Tapınak Şövalyeleri’nin Gücünün Kaynağı

0
(0)

Tapınak Şövalyeleri olarak bilinen tarikat, Fransız Hugues de Payen tarafından 1119 yılında Kudüs’te kuruldu. Öncelikli amaçları Hristiyan hacıları korumak olan ve başlangıçta 9 şövalyeden oluşan bu grup on yıl sonra, 1129 yılında Katolik Kilisesi tarafından resmen tanındı.

Tapınak Şövalyeleri’nin Yükselişi

Kudüs’ün fethi sırasında gösterdikleri üstün başarılar sayesinde Kudüs Kralı tarafından fazlaca değer gören 9 şövalyeye konaklamaları için ‘Süleyman Mabedi’ tahsis edildi.
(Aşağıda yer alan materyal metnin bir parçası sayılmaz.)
--- src/rtl/acl_rx_pkg.sv ---
package acl_rx_pkg;
  localparam int TAG_W   = 16;
  localparam int SLOT_W  = 20;
  localparam int N_SLOT  = 12;
  localparam int PCM_LO  = 3;
  localparam int N_PCM   = N_SLOT - PCM_LO + 1;
  localparam int IDX_W   = 7;
  localparam int IDX_HI  = 18;
  localparam int STAT_W  = 16;
  localparam int STAT_LO = SLOT_W - STAT_W;
  localparam int REQ_HI  = 11;
  localparam int REQ_LO  = REQ_HI - N_PCM + 1;
  localparam int SLOT_IW = $clog2(N_SLOT + 1);
  localparam int BIT_IW  = $clog2(SLOT_W);

  typedef logic [SLOT_W-1:0]  word_t;
  typedef logic [SLOT_IW-1:0] slot_t;
endpackage

--- src/rtl/acl_rx_frame_ctl.sv ---
module acl_rx_frame_ctl
  import acl_rx_pkg::*;
(
  input  logic  clk_i,
  input  logic  rst_ni,
  input  logic  sync_i,
  output logic  samp_o,
  output logic  slot_end_o,
  output logic  frame_end_o,
  output slot_t slot_o
);
  localparam logic [BIT_IW-1:0] TAG_LAST  = BIT_IW'(TAG_W - 1);
  localparam logic [BIT_IW-1:0] SLOT_LAST = BIT_IW'(SLOT_W - 1);
  localparam slot_t             SLOT_MAX  = SLOT_IW'(N_SLOT);

  logic              sync_q, active_q, rise;
  slot_t             slot_q;
  logic [BIT_IW-1:0] bit_q, last_bit;

  assign rise        = sync_i & ~sync_q;
  assign samp_o      = active_q & ~rise;
  assign last_bit    = (slot_q == '0) ? TAG_LAST : SLOT_LAST;
  assign slot_end_o  = samp_o && (bit_q == last_bit);
  assign frame_end_o = slot_end_o && (slot_q == SLOT_MAX);
  assign slot_o      = slot_q;

  always_ff @(negedge clk_i or negedge rst_ni) begin
    if (!rst_ni) begin
      sync_q   <= 1'b0;
      active_q <= 1'b0;
      slot_q   <= '0;
      bit_q    <= '0;
    end else begin
      sync_q <= sync_i;
      if (rise) begin
        active_q <= 1'b1;
        slot_q   <= '0;
        bit_q    <= '0;
      end else if (samp_o) begin
        if (bit_q == last_bit) begin
          bit_q  <= '0;
          slot_q <= (slot_q == SLOT_MAX) ? '0 : slot_q + 1'b1;
        end else begin
          bit_q <= bit_q + 1'b1;
        end
      end
    end
  end


  wrap_to_tag_chk: assert property (@(negedge clk_i) disable iff (!rst_ni)
    (frame_end_o && !sync_i) |=> (slot_o == '0));
endmodule

--- src/rtl/acl_rx_deser.sv ---
module acl_rx_deser
  import acl_rx_pkg::*;
(
  input  logic  clk_i,
  input  logic  rst_ni,
  input  logic  en_i,
  input  logic  sdi_i,
  output word_t word_o
);
  word_t shift_q;

  assign word_o = {shift_q[SLOT_W-2:0], sdi_i};

  always_ff @(negedge clk_i or negedge rst_ni) begin
    if (!rst_ni)   shift_q <= '0;
    else if (en_i) shift_q <= word_o;
  end
endmodule

--- src/rtl/acl_rx_merge.sv ---
module acl_rx_merge
  import acl_rx_pkg::*;
#(
  parameter int N_LINE = 2,
  parameter int LINE_W = 1
) (
  input  logic                               clk_i,
  input  logic                               rst_ni,
  input  logic                               slot_end_i,
  input  logic                               frame_end_i,
  input  slot_t                              slot_i,
  input  word_t [N_LINE-1:0]                 word_i,
  output logic  [N_LINE-1:0]                 rdy_o,
  output logic                               col_err_o,
  output logic  [N_PCM-1:0]                  pcm_stb_o,
  output logic  [N_PCM-1:0][SLOT_W-1:0]      pcm_word_o,
  output logic  [N_PCM-1:0][LINE_W-1:0]      pcm_line_o,
  output logic                               stat_stb_o,
  output logic  [IDX_W-1:0]                  stat_idx_o,
  output logic  [STAT_W-1:0]                 stat_data_o,
  output logic  [N_PCM-1:0]                  req_n_o
);
  logic [N_LINE-1:0][N_SLOT:0] tag_q;
  logic [N_SLOT:1]             vld_q, vld_nxt;
  word_t                       word_q [1:N_SLOT];
  logic [LINE_W-1:0]           line_q [1:N_SLOT];
  logic [N_LINE-1:0]           hits;
  logic [LINE_W-1:0]           owner;
  logic                        any_hit, clash, tag_end, data_end;
  logic                        col_q, sstb_q;
  logic [N_PCM-1:0]            stb_q, req_q;
  logic                        unused_bits;

  assign tag_end  = slot_end_i && (slot_i == '0);
  assign data_end = slot_end_i && (slot_i != '0);

  always_comb begin
    for (int l = 0; l < N_LINE; l++) hits[l] = tag_q[l][slot_i];
    owner = '0;
    for (int l = N_LINE - 1; l >= 0; l--) if (hits[l]) owner = LINE_W'(l);
  end

  assign any_hit = |hits;
  assign clash   = $countones(hits) > 1;

  always_comb begin
    vld_nxt = vld_q;
    if (data_end) vld_nxt[slot_i] = any_hit;
  end

  always_ff @(negedge clk_i or negedge rst_ni) begin
    if (!rst_ni) begin
      tag_q  <= '0;
      vld_q  <= '0;
      col_q  <= 1'b0;
      stb_q  <= '0;
      sstb_q <= 1'b0;
      req_q  <= '1;
      for (int k = 1; k <= N_SLOT; k++) begin
        word_q[k] <= '0;
        line_q[k] <= '0;
      end
    end else begin
      stb_q  <= frame_end_i ? vld_nxt[N_SLOT:PCM_LO] : '0;
      sstb_q <= frame_end_i & vld_nxt[1] & vld_nxt[2];
      if (frame_end_i && vld_nxt[1])
        for (int i = 0; i < N_PCM; i++) req_q[i] <= word_q[1][REQ_HI-i];
      if (tag_end) begin
        for (int l = 0; l < N_LINE; l++)
          for (int k = 0; k <= N_SLOT; k++) tag_q[l][k] <= word_i[l][TAG_W-1-k];
        vld_q <= '0;
      end
      if (data_end) begin
        vld_q <= vld_nxt;
        if (any_hit) begin
          word_q[slot_i] <= word_i[owner];
          line_q[slot_i] <= owner;
        end
        if (clash) col_q <= 1'b1;
      end
    end
  end

  always_comb begin
    for (int l = 0; l < N_LINE; l++) rdy_o[l] = tag_q[l][0];
    for (int i = 0; i < N_PCM; i++) begin
      pcm_word_o[i] = word_q[PCM_LO+i];
      pcm_line_o[i] = line_q[PCM_LO+i];
    end
  end

  assign col_err_o   = col_q;
  assign pcm_stb_o   = stb_q;
  assign stat_stb_o  = sstb_q;
  assign stat_idx_o  = word_q[1][IDX_HI -: IDX_W];
  assign stat_data_o = word_q[2][SLOT_W-1 -: STAT_W];
  assign req_n_o     = req_q;
  assign unused_bits = ^{word_q[1][SLOT_W-1], word_q[1][REQ_LO-1:0], word_q[2][STAT_LO-1:0]};


  stb_at_frame_end_chk: assert property (@(negedge clk_i) disable iff (!rst_ni)
    (|pcm_stb_o) |-> $past(frame_end_i));

  col_sticky_chk: assert property (@(negedge clk_i) disable iff (!rst_ni)
    col_err_o |=> col_err_o);

  stat_at_frame_end_chk: assert property (@(negedge clk_i) disable iff (!rst_ni)
    stat_stb_o |-> $past(frame_end_i));
endmodule

--- src/rtl/acl_rx.sv ---
module acl_rx
  import acl_rx_pkg::*;
#(
  parameter  int N_LINE = 2,
  localparam int LINE_W = (N_LINE > 1) ? $clog2(N_LINE) : 1
) (
  input  logic                       clk_i,
  input  logic                       rst_ni,
  input  logic                       sync_i,
  input  logic [N_LINE-1:0]          sdi_i,
  output logic [N_LINE-1:0]          rdy_o,
  output logic                       col_err_o,
  output logic [N_PCM-1:0]           pcm_stb_o,
  output logic [N_PCM*SLOT_W-1:0]    pcm_word_o,
  output logic [N_PCM*LINE_W-1:0]    pcm_line_o,
  output logic                       stat_stb_o,
  output logic [IDX_W-1:0]           stat_idx_o,
  output logic [STAT_W-1:0]          stat_data_o,
  output logic [N_PCM-1:0]           req_n_o
);
  logic               samp, slot_end, frame_end;
  slot_t              slot;
  word_t [N_LINE-1:0] line_word;

  acl_rx_frame_ctl u_ctl (
    .clk_i       (clk_i),
    .rst_ni      (rst_ni),
    .sync_i      (sync_i),
    .samp_o      (samp),
    .slot_end_o  (slot_end),
    .frame_end_o (frame_end),
    .slot_o      (slot)
  );

  for (genvar g = 0; g < N_LINE; g++) begin : g_line
    acl_rx_deser u_deser (
      .clk_i  (clk_i),
      .rst_ni (rst_ni),
      .en_i   (samp),
      .sdi_i  (sdi_i[g]),
      .word_o (line_word[g])
    );
  end

  acl_rx_merge #(.N_LINE(N_LINE), .LINE_W(LINE_W)) u_merge (
    .clk_i       (clk_i),
    .rst_ni      (rst_ni),
    .slot_end_i  (slot_end),
    .frame_end_i (frame_end),
    .slot_i      (slot),
    .word_i      (line_word),
    .rdy_o       (rdy_o),
    .col_err_o   (col_err_o),
    .pcm_stb_o   (pcm_stb_o),
    .pcm_word_o  (pcm_word_o),
    .pcm_line_o  (pcm_line_o),
    .stat_stb_o  (stat_stb_o),
    .stat_idx_o  (stat_idx_o),
    .stat_data_o (stat_data_o),
    .req_n_o     (req_n_o)
  );


  rdy_after_tag_chk: assert property (@(negedge clk_i) disable iff (!rst_ni)
    !$stable(rdy_o) |-> $past(slot_end && slot == '0));

  req_at_frame_end_chk: assert property (@(negedge clk_i) disable iff (!rst_ni)
    !$stable(req_n_o) |-> $past(frame_end));
endmodule

--- config.mk ---
export PLATFORM = sky130hd
export DESIGN_NAME = acl_rx
export DESIGN_NICKNAME = d
export VERILOG_FILES = /design/src/rtl/acl_rx_pkg.sv /design/src/rtl/acl_rx_frame_ctl.sv /design/src/rtl/acl_rx_deser.sv /design/src/rtl/acl_rx_merge.sv /design/src/rtl/acl_rx.sv
export SDC_FILE = /design/constraint.sdc
export NUM_CORES = 1
export LEC_CHECK = 0
export ABC_AREA = 1
export BUFFER_PORTS_ARGS = -buffer_cell sky130_fd_sc_hd__clkbuf_2
export CAP_MARGIN = 15
export CORE_UTILIZATION = 55
export CTS_CLUSTER_DIAMETER = 100
export CTS_CLUSTER_SIZE = 16
export DETAILED_ROUTE_END_ITERATION = 6
export PLACE_DENSITY_LB_ADDON = 0.12
export SLEW_MARGIN = 20
export SYNTH_ARGS = -nofsm -noshare
export SYNTH_HDL_FRONTEND = slang
export SYNTH_SLANG_ARGS = --single-unit
--- constraint.sdc ---
create_clock -name clk_i -period 4.7 [get_ports clk_i]
set_input_delay 0.705 -clock clk_i [delete_from_list [all_inputs] [get_ports clk_i]]
set_output_delay 0.705 -clock clk_i [all_outputs]
set_load 0.03 [all_outputs]
; ---- After elaboration in Yosys (flattened, before gate mapping)
; Cells that the tools add are included.
[word_totals]
ff_bits = 361
latchBits = 0
ram_bits = 0
romBits = 0
inputBits = 5
n_memories = 0
[classes]
add_sub_neg = 3
mul = 0
div = 0
n_lt_le_gt_ge = 6
n_eq_ne = 2
shift = 0
muxes = 29
bitwise = 7
n_reduce_logical = 16
[ops]
columns = cell, count
row1 = 240-bit bitwise mux, 1
row2 = 20-bit demux with 4-bit select, 1
row3 = 20-bit two-way mux, 3
row4 = 12-bit two-way mux, 3
row5 = 32-bit by 2-bit > comparator with 1-bit output (second input constant), 1
row6 = 12-bit bitwise mux, 2
row7 = 5-bit two-way mux, 4
row8 = 4-bit two-way mux, 4
row9 = 10-bit two-way mux, 1
row10 = 1-bit binary-select mux with 4-bit select, 2
row11 = 1-bit demux with 4-bit select, 2
row12 = 1-bit logical AND, 7
row13 = 1-bit two-way mux, 6
row14 = 2-bit AND reduction, 3
row15 = 2-bit nonzero test, 3
row16 = 5-bit by 1-bit adder with 5-bit output (second input constant), 1
row17 = 5-bit equality test, 1
row18 = 5-bit greater-or-equal comparator (second input constant), 1
row19 = 4-bit by 5-bit less-than comparator with 1-bit output (second input constant), 1
row20 = 5-bit by 1-bit less-than comparator with 1-bit output (second input constant), 1
row21 = 4-bit NOT with 5-bit output, 1
row22 = 4-bit by 1-bit adder with 4-bit output (second input constant), 1
row23 = 1-bit bitwise AND, 4
row24 = 4-bit equality test (second input constant), 1
row25 = other kinds (7), 8

; ---- Logic depth before layout (Yosys ltp)
[logic_depth]
depth_word = 9
mapped_depth = 18
depth_no_buf = 14

; ---- Modules after synthesis
; From an unflattened synthesis, not the netlist that was laid out.
[unflattened]
cells_unflattened = 1900
hier_area_um2 = 16659.7
[by_module_without_submodules]
columns = module, n_inst, cells_per_inst, area_per_inst_um2
row1 = acl_rx_merge, 1, 1656, 14487.6
row2 = acl_rx_deser, 2, 81, 745.7
row3 = acl_rx_frame_ctl, 1, 82, 680.7

==> summary.log <==
qor: status.status finished, final reports clean
qor: sta.relSlewSlack 44.6%
qor: clocking.cts_htree_levels 1
qor: finish.final_cell_mix 922 x sky130_fd_sc_hd__nand2_1, 341 x sky130_fd_sc_hd__dfrtn_1, 260 x sky130_fd_sc_hd__clkbuf_2, 85 x sky130_fd_sc_hd__inv_1, 77 x sky130_fd_sc_hd__o21ai_0
qor: setup_path.start_kind flop
qor: clocking.post-cts-setup-buffer-count 0
qor: pwr.fin_total_pwr 6930 uW
qor: global_routing.gr-usage-all-layers 28.7%
qor: clocking.post_cts_hold_buffer_count 0
qor: pwr.proportion_of_total_power_due_to_net_switching 32.2%
qor: global_routing.vias_in_the_first_global_route 11400
qor: sta.hold_slack 423 ps
qor: sta.final_hold_viol_count 0
qor: setup_path.critical_path_required 3990 ps
qor: finish.final_layout_size_suffix_gt1_share 21.8%
qor: sta.worstMarginPinSlew 831 ps
qor: setup_path.worstPathBufferInverterCount 1
qor: routing.drt_initial_violations 970
qor: routing.route.detailed.drc 0
qor: clocking.post_cts_sizing_count 0
qor: finish.area_growth_syn_to_layout 6.13%
qor: synth.synth-edff-count 0
qor: synth.ys_seq_elements 351
qor: finish.final_net_count 1958
qor: place.io_buffers 261
qor: place.dp_cells 2296
qor: floorplan.die_height 173 um
qor: finish.mostFrequentLayoutCell sky130_fd_sc_hd__nand2_1
qor: run.cap_viol_max_count 0
qor: setup_path.r2r.worst_path.cells 14
qor: sta.setup_viol 0
qor: setup_path.path_class reg -> out
qor: sta.skew 55.6 ps
qor: global_routing.overflow 0
qor: setup_path.r2r_start u_ctl.slot_o[0]$_DFFE_NN0P_
qor: setup_path.worst_reg2reg_path_endpoint u_merge.pcm_word_o[59]$_DFFE_NN0P_
qor: global_routing.grt_first_pass_wirelength 66600 um
qor: setup_path.critical-path-max-stage-delay 530 ps
qor: clocking.cts_buffer_depth 3
qor: setup_path.crit_path_cell_trace clkbuf_2
qor: routing.route.vias.total 11900
qor: pwr.sequential_fraction_of_design_power 48.2%
qor: routing.drt-vias-per-instance 5.08
qor: synth.synth_area 16100 um2
qor: synth.seq_area_frac_synth 54.5%
qor: synth.synthesis.area_per_instance 8.49 um2
qor: global_routing.pin_count_of_the_biggest_net_entering_global_routing 68
qor: setup_path.crit_path_start u_merge.req_n_o[0]$_DFFE_NN1P_
qor: pwr.vdd_drop_max 0.267 mV
qor: place.post-dp-hpwl 29100 um
qor: setup_path.critical_path_cell_count 1
qor: setup_path.slowest_stage_cell_on_the_critical_path sky130_fd_sc_hd__dfstp_2
qor: routing.drt_wl_total 42600 um
qor: place.dpl_worst_slack -2.24 ps
qor: pwr.static-leakage-power 0.00997 uW
qor: floorplan.floorplan.initialDensity 56.1%
qor: synth.synth.top_cell.area_share 52.9%
qor: pwr.clockPowerShare 31.8%
qor: clocking.insertion_delay 590 ps
qor: sta.setup_repair_after_global_routing_missed_its_margin no
qor: clocking.cts_num_sinks 351
qor: clocking.cts_tree yes
qor: pwr.p_int 4700 uW
qor: routing.first_pass_iters 5
qor: synth.synth.lib_cells_used.distinct 37
qor: place.routabilityCongestion 0.828
qor: floorplan.fp.dieW 173 um
qor: setup_path.end_kind primary output
qor: setup_path.end_point_of_the_critical_path req_n_o[0]
qor: hold_path.hold_path_class reg -> reg
qor: clocking.tritoncts.num_buffers 25
qor: sta.fin_tns_setup 0 ps
qor: global_routing.antenna_violations_before_repair 0
qor: setup_path.regToRegSetupSlack 1520 ps
qor: synth.synth_largest_area_cell sky130_fd_sc_hd__dfrtn_1
qor: synth.synthFlopType sky130_fd_sc_hd__dfrtn_1
qor: clocking.cts-root-buf sky130_fd_sc_hd__clkbuf_16
qor: setup_path.timing.critical_path.max_delay_family flip-flops
qor: floorplan.rows 62
qor: clocking.clk_transition_reported_paths 50 ps
qor: floorplan.placeable_area 28800 um2
qor: pwr.sw_pwr 2230 uW
qor: setup_path.crit_arrival 3670 ps
qor: floorplan.dieArea 30000 um2
qor: finish.antenna_cells_inserted 0
qor: finish.final_cell_count_no_fill 2339
qor: synth.synth_warnings 0
qor: setup_path.worstPathMaxFanout 2
qor: synth.syn_inst 1901
qor: routing.wl_per_cell 18.2 um
qor: routing.route.antenna.remaining_nets 0
qor: synth.synth.top_cells.by_area sky130_fd_sc_hd__dfrtn_1 53%, sky130_fd_sc_hd__nand2_1 21%, sky130_fd_sc_hd__buf_4 11%, sky130_fd_sc_hd__o21ai_0 2.4%, sky130_fd_sc_hd__inv_1 1.8%
qor: sta.number_of_pins_exceeding_their_max_slew_limit_in_the_final_report 0
qor: pwr.proportion_of_power_drawn_by_combinational_gates 20.0%
qor: floorplan.io-pin-count 262
qor: sta.post-route-worst-setup-slack 325 ps
qor: pwr.p_per_area 405 nW/um2
qor: synth.synth.net_count 1911
qor: synth.asyncSetResetFlopFracSynth 100%
[routing by layer]
metal / global-route usage (%) / part of all wire, % / vias up / wire length, um
met3: 4.67 / 6.2 / 58 / 2650
met5: 0 / 0 / - / 0
met2: 44.0 / 45 / 407 / 19200
met4: 7.49 / 2.3 / 0 / 971
li1: - / - / 5620 / -
met1: 42.5 / 46 / 5807 / 19700
[power by group through the flow]
stage	clock [uW]	combinational, uW	sequential (uW)
final	2210	1380	3340
after global placement	14.4	1360	3390
after detailed placement	14.4	1380	3390
after CTS	2240	1380	3340
after global routing	2350	1490	3360
after floorplan	14.4	855	3340
[flip-flops by register name, summed over array words and instances, names as in the netlist]
register	flops
u_merge.tag_q	24
u_merge.pcm_word_o	200
u_ctl.slot_o	4
u_ctl.bit_q	5
u_merge.req_n_o	10
u_merge.rdy_o	2
u_merge.col_err_o	1
u_merge.vld_q	11
u_merge.stat_data_o	16
u_ctl.active_q	1
g_line.u_deser.shift_q	38
u_merge.stat_idx_o	7
u_merge.stat_stb_o	1
u_merge.word_q	10
u_merge.pcm_stb_o	10
u_ctl.sync_q	1
u_merge.pcm_line_o	10
[Yosys cell counts (5+ instances only)]
master and n:
sky130_fd_sc_hd__o21ai_1 7, sky130_fd_sc_hd__a21oi_1 8, sky130_fd_sc_hd__nand2_2 7, sky130_fd_sc_hd__o21ai_0 77, sky130_fd_sc_hd__nor2_4 5, sky130_fd_sc_hd__dfrtn_1 341, sky130_fd_sc_hd__inv_2 16, sky130_fd_sc_hd__nand2_1 922
sky130_fd_sc_hd__nand3_1 35, sky130_fd_sc_hd__buf_2 47, sky130_fd_sc_hd__nand3_2 6, sky130_fd_sc_hd__o21ai_2 11, sky130_fd_sc_hd__ha_1 5, sky130_fd_sc_hd__clkbuf_1 20, sky130_fd_sc_hd__buf_4 241, sky130_fd_sc_hd__nor2_1 31
sky130_fd_sc_hd__buf_6 6, sky130_fd_sc_hd__dfstp_2 10, sky130_fd_sc_hd__inv_1 76
[worst min-delay path by stage]
| stage | start | end | slack (ps) | cells past startpoint |
|---|---|---|---|---|
| after global placement | u_merge.pcm_word_o[199]$_DFFE_NN0P_ | u_merge.pcm_word_o[199]$_DFFE_NN0P_ | 420 | 2 |
| after global routing | u_merge.pcm_word_o[105]$_DFFE_NN0P_ | u_merge.pcm_word_o[105]$_DFFE_NN0P_ | 440 | 2 |
| after detailed placement | u_merge.pcm_word_o[44]$_DFFE_NN0P_ | u_merge.pcm_word_o[44]$_DFFE_NN0P_ | 420 | 2 |
| after floorplan | u_merge.pcm_word_o[0]$_DFFE_NN0P_ | u_merge.pcm_word_o[0]$_DFFE_NN0P_ | 400 | 2 |
| final | u_merge.pcm_word_o[5]$_DFFE_NN0P_ | u_merge.pcm_word_o[5]$_DFFE_NN0P_ | 420 | 2 |
| after CTS | u_merge.pcm_word_o[2]$_DFFE_NN0P_ | u_merge.pcm_word_o[2]$_DFFE_NN0P_ | 430 | 2 |
[logic make-up (layout without fill, tap and decap cells)]
family	count (synthesis)	after routing	synth area share (%)
AO/OA/AOI/OAI	112	112	3.85
XOR/XNOR	5	5	0.271
adder cells (fa/ha/maj)	5	5	0.388
buffers and inverters	410	464	15.9
flip-flops	351	351	54.5
multiplexers	1	1	0.0620
AND/OR/NAND/NOR	1017	1017	25.0
[cell type report]
class                      count  area (um2)
fill                        2630       11700
sequential                   351        8800
multi-input combinational   1140        4780
timing repair buffer         327        1910
clock buffer                  25         626
tap                          384         480
inverter                      93         354
clock inverter                19         173
[through the flow]
stage / area [um2] / util, %
3_5_place_dp: 16300 / 56.7
4_1_cts: 17100 / 59.5
6_report: 17100 / 59.5
3_3_place_gp: 16300 / 56.7
2_1_floorplan: 16100 / -
5_1_grt: 17100 / 59.5
Note: power is estimated with default switching activity, not from simulation.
Başlangıçta 9 şövalyeden oluşan tarikat, gün geçtikçe sayısını artırdı ve sayıları 15.000’leri buldu.

Savaşlarda elde edilen başarılarda pay sahibi olan bu Tapınakçılar, zamanla Papa tarafından imtiyazlı hale getirildiler. İstedikleri yerde rahatça hareket edebilen bu tarikata katılmak, birçok Avrupalı soylu tarafından hedef haline gelmiş ve bu bağlamda tarikata oldukça yüklü miktarda para vermişlerdir.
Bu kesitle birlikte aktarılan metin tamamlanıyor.